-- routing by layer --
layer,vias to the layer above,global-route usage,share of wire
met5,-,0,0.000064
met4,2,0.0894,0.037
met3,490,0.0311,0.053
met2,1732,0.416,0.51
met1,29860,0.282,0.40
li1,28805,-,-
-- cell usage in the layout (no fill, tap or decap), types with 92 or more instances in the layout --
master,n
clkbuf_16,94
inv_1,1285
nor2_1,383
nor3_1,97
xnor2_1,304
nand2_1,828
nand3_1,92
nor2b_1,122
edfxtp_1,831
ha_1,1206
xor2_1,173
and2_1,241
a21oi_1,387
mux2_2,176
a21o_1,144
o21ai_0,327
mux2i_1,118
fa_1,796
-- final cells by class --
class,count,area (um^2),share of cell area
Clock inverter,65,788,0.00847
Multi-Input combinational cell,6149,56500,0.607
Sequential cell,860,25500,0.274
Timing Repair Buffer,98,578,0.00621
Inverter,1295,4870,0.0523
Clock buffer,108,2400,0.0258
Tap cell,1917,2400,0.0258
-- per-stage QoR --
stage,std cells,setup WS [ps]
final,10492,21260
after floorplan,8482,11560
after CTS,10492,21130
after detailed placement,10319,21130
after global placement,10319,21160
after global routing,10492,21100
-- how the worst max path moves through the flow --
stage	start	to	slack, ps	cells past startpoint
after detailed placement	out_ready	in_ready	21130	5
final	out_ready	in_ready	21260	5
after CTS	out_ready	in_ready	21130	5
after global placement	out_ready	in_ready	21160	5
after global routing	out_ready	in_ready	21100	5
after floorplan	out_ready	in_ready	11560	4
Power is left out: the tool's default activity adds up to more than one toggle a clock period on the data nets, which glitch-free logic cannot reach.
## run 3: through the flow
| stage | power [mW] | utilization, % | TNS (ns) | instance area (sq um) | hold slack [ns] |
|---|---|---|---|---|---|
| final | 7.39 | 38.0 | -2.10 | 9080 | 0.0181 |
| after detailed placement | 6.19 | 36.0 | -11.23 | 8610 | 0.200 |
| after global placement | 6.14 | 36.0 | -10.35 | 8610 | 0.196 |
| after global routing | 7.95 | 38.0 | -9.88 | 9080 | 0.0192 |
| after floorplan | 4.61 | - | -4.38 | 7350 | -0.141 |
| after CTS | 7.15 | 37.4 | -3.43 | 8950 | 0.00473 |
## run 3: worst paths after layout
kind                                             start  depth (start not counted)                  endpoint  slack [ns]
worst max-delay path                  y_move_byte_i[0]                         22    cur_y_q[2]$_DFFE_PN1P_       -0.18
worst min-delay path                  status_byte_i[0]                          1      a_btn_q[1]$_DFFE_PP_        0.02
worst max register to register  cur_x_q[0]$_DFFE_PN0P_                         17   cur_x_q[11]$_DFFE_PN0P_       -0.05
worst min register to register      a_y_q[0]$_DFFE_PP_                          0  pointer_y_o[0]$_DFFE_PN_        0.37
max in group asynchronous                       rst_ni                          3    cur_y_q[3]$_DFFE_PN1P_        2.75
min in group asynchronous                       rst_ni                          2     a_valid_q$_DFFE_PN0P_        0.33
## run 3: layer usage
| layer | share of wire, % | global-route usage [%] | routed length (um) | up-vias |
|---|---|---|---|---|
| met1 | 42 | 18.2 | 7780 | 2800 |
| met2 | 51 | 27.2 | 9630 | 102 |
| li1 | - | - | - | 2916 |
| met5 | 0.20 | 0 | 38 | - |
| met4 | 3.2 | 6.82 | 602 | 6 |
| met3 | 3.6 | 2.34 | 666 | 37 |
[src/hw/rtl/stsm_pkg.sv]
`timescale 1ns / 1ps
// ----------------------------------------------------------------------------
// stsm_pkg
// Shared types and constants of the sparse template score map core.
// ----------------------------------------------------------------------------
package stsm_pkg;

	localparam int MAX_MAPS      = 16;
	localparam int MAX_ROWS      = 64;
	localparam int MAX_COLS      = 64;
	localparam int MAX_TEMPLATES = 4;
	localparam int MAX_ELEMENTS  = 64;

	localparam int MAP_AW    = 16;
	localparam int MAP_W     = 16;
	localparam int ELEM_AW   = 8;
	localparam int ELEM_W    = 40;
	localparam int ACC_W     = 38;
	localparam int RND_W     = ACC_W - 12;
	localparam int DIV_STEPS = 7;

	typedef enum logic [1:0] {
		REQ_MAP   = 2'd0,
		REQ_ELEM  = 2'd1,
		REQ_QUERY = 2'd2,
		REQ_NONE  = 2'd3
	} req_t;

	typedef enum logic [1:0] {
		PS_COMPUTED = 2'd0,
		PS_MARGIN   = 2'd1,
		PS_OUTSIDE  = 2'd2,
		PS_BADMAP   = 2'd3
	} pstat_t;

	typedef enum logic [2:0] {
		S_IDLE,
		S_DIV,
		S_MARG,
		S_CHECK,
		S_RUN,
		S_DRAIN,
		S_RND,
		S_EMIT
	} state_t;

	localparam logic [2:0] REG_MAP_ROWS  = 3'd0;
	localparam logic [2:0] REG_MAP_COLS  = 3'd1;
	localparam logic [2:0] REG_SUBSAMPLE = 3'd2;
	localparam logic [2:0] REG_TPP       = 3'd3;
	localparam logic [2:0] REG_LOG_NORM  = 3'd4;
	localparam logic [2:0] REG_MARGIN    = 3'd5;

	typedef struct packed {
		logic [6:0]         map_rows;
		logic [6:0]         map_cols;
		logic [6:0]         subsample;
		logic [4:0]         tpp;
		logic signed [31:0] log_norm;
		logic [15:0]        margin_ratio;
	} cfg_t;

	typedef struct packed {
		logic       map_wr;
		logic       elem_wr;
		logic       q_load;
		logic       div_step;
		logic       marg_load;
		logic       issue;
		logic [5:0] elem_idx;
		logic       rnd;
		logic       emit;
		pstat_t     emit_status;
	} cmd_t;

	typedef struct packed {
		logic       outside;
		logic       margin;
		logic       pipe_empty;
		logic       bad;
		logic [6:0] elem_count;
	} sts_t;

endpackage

****************************************

> _Problem requirements_: Taking the material above, count every line in which the word "layer" appears; answer with the number alone.

> _Task solution_: 4